I have been looking into using XHTML/XML and DOM, this gives the tree
walking mechanism, but the actual diff still looks difficult :)

Aaron
Oct 24 '08 #7

This thread has been closed and replies have been disabled. Please start a new discussion.

Similar topics

0
by: Dan Gass | last post by:
The difflib.py module and the diff.py tools script in Python 2.4 alpha 3 now support generating side by side (with intra line differences) in HTML format. I have found this useful for performing...
5
by: anilby | last post by:
Hi, Could anyone tell me which are all the BEST HTML difference finding tools available. I mean the visual difference and give a report file either in text or HTML format. I used...
9
by: Ching-Lung | last post by:
Hi all, I try to create a tool to check the delta (diff) of 2 binaries and create the delta binary. I use binary formatter (serialization) to create the delta binary. It works fine but the...
4
by: ddd | last post by:
I am trying to build a diff tool that allows me to compare two HTML files. I am looking for resources on how to achive this. The main problem is that I do not want to simply highlight the line of...
4
by: Andreas Kasparek | last post by:
Hola! I'm preparing my master thesis about a XML Merge Tool implementation and was wondering if there is any open standard for XML diff regarding topics like: - is a diff result computed on...
0
by: manuel.reil | last post by:
Hello, currently i am developing a very small cms using python and cheetah. very early i have noticed that i was lacking the method to extract/recover the contents (html,text) from the html that...
3
by: =?Utf-8?B?UG9vamE=?= | last post by:
Hi I have been using Microsoft XmlDiffPatch to compare 2 XML files. I wanted to know if there is any Microsoft Tool which can be used to compare two HTML files in the similar manner or any...
8
by: irek.szczesniak | last post by:
Hi, I have table pairs that I need to compare, and produce another table that shows differences. I can't just open them in separate browser and look for differences, because I have many such...
1
by: Andy Fish | last post by:
hi, I am looking for a library (i.e. not a standalone GUI program) that can do diff and merge of HTML or XML, preferably in C# or at least that can be called from C# anyone know of such a...
0
by: DolphinDB | last post by:
Tired of spending countless mintues downsampling your data?
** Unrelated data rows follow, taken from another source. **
==> run a <==
==> flow/design.v <==
module tpumac
 #(parameter BITS_AB=8,
   parameter BITS_C=16)
  (
   input clk, rst_n, WrEn, en,
   input signed [BITS_AB-1:0] Ain,
   input signed [BITS_AB-1:0] Bin,
   input signed [BITS_C-1:0] Cin,
   output reg signed [BITS_AB-1:0] Aout,
   output reg signed [BITS_AB-1:0] Bout,
   output reg signed [BITS_C-1:0] Cout
  );
  reg signed [BITS_C-1:0] Mult;
  reg [BITS_C-1:0] Adder, CMux;
  assign Mult = Ain * Bin;
  assign Adder = Mult + Cout;
  assign CMux = WrEn ? Cin : Adder;
  always@(posedge clk, negedge rst_n) begin
	if (!rst_n) begin
		Aout <= '0;
		Bout <= '0;
		Cout <= '0;
	end
	else if (en) begin
		Aout <= Ain;
		Bout <= Bin;
		Cout <= CMux;
	end
  end
endmodule
==> flow/run.sh <==
#!/bin/bash
# the make line also repeats each setting of config.mk as NAME=value (left out here)
make -C /OpenROAD-flow-scripts/flow DESIGN_CONFIG=/design/flow/config.mk WORK_HOME=/design/flow/orfs CLKGATE_MAP_FILE= finish
==> flow/config.mk <==
export PLATFORM = sky130hd
export DESIGN_NAME = tpumac
export DESIGN_NICKNAME = tpumac
export VERILOG_FILES = /design/flow/design.v
export SDC_FILE = /design/flow/constraint.sdc
export NUM_CORES = 4
export LEC_CHECK = 0
export CAP_MARGIN = 20
export CELL_PAD_IN_SITES_DETAIL_PLACEMENT = 2
export CELL_PAD_IN_SITES_GLOBAL_PLACEMENT = 1
export CORE_MARGIN = 2
export CORE_UTILIZATION = 30
export CTS_CLUSTER_DIAMETER = 246
export CTS_CLUSTER_SIZE = 66
export GPL_ROUTABILITY_DRIVEN = 1
export GPL_TIMING_DRIVEN = 0
export PLACE_DENSITY = 0.77
export SLEW_MARGIN = 20
export TNS_END_PERCENT = 60
==> flow/constraint.sdc <==
create_clock -name core_clock -period 3.67 [get_ports {clk}]
set_input_delay 0.7340 -clock core_clock [delete_from_list [all_inputs] [get_ports {clk}]]
set_output_delay 0.7340 -clock core_clock [all_outputs]
set_load 0.01 [all_outputs]
==> inputs of run b, as changes to run a <==
- ABC_AREA: default -> 1
- CELL_PAD_IN_SITES_DETAIL_PLACEMENT: 2 -> default
- CELL_PAD_IN_SITES_GLOBAL_PLACEMENT: 1 -> default
- CTS_CLUSTER_DIAMETER: 246 -> 297
- CTS_CLUSTER_SIZE: 66 -> 95
- GPL_ROUTABILITY_DRIVEN: 1 -> default
- GPL_TIMING_DRIVEN: 0 -> default
- PLACE_DENSITY: 0.77 -> default
- SETUP_SLACK_MARGIN: default -> 1.05
- TNS_END_PERCENT: 60 -> default
==> inputs of run c, as changes to run a <==
- CELL_PAD_IN_SITES_DETAIL_PLACEMENT: 2 -> default
- CELL_PAD_IN_SITES_GLOBAL_PLACEMENT: 1 -> default
- CORE_UTILIZATION: 30 -> 40
- CTS_CLUSTER_DIAMETER: 246 -> default
- CTS_CLUSTER_SIZE: 66 -> default
- GPL_ROUTABILITY_DRIVEN: 1 -> default
- GPL_TIMING_DRIVEN: 0 -> default
- PLACE_DENSITY: 0.77 -> default
- SETUP_SLACK_MARGIN: default -> 0.62
- TNS_END_PERCENT: 60 -> default
==> flow/constraint.sdc (replaced) <==
create_clock -name core_clock -period 5.09 [get_ports {clk}]
set_input_delay 1.0180 -clock core_clock [delete_from_list [all_inputs] [get_ports {clk}]]
set_output_delay 1.0180 -clock core_clock [all_outputs]
set_load 0.01 [all_outputs]
==> results <==
quantity                                                                                    run b                run c                       run a
Status                                                                 complete, but fails checks       finished clean  complete, but fails checks
Reasons for failing layout checks                                                    setup timing                    -                setup timing
Final critical-path setup slack                                                         -0.792 ns             0.294 ns                    -1.39 ns
Met2 Wirelength                                                                           6.38 mm              5.48 mm                     8.80 mm
Weighted congestion at the end of routability-driven global placement                       0.876                0.824                       0.793
Final WL                                                                                  12.6 mm              9.88 mm                     15.2 mm
Setup fix buffers added after clock tree synthesis                                             12                    4                          10
First-pass GRT wire length                                                                20.8 mm              16.5 mm                     22.3 mm
Worst R2R Setup Slack                                                                    -0.51 ns              0.72 ns                    -0.97 ns
Area share of the largest cell type after synthesis                                         31.8%                34.0%                       34.0%
Worst clock skew                                                                       0.00702 ns           0.00579 ns                  0.00136 ns
Wire length on met1                                                                       5.58 mm              3.97 mm                     5.41 mm
AND-OR/OR-AND Cells, Area Fraction                                                          5.57%                6.58%                       6.58%
Violation count after the first detailed-routing iteration                                    139                   76                          95
Placed cell count                                                                             854                  647                         650
Pin slew with the least headroom to its limit                                            0.800 ns              1.02 ns                    0.729 ns
Startpoint of the worst register-to-register path                             Cout[6]$_DFFE_PN0P_  Cout[4]$_DFFE_PN0P_         Cout[6]$_DFFE_PN0P_
Inverter tally of the final layout excluding the clock network                                124                   75                          75
Mean instance size in the synthesized netlist                                            7.91 µm²             10.3 µm²                    10.3 µm²
Worst Setup SP                                                                             Ain[0]               Ain[0]                      Bin[0]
Look no further! In this article, you’ll learn how to efficiently downsample 6.48 billion high-frequency records to 61 million...
0
by: ryjfgjl | last post by:
ExcelToDatabase: batch import excel into database automatically...
0
isladogs
by: isladogs | last post by:
The next Access Europe meeting will be on Wednesday 6 Mar 2024 starting at 18:00 UK time (6PM UTC) and finishing at about 19:15 (7.15PM). In this month's session, we are pleased to welcome back...
0
by: Vimpel783 | last post by:
Hello! Guys, I found this code on the Internet, but I need to modify it a little. It works well, the problem is this: Data is sent from only one cell, in this case B5, but it is necessary that data...
0
by: jfyes | last post by:
As a hardware engineer, after seeing that CEIWEI recently released a new tool for Modbus RTU Over TCP/UDP filtering and monitoring, I actively went to its official website to take a look. It turned...
1
by: PapaRatzi | last post by:
Hello, I am teaching myself MS Access forms design and Visual Basic. I've created a table to capture a list of Top 30 singles and forms to capture new entries. The final step is a form (unbound)...
1
by: Defcon1945 | last post by:
I'm trying to learn Python using Pycharm but import shutil doesn't work
1
by: Shællîpôpï 09 | last post by:
If u are using a keypad phone, how do u turn on JavaScript, to access features like WhatsApp, Facebook, Instagram....
0
by: af34tf | last post by:
Hi Guys, I have a domain whose name is BytesLimited.com, and I want to sell it. Does anyone know about platforms that allow me to list my domain in auction for free. Thank you

By using Bytes.com and it's services, you agree to our Privacy Policy and Terms of Use.

To disable or enable advertisements and analytics tracking please visit the manage ads & tracking page.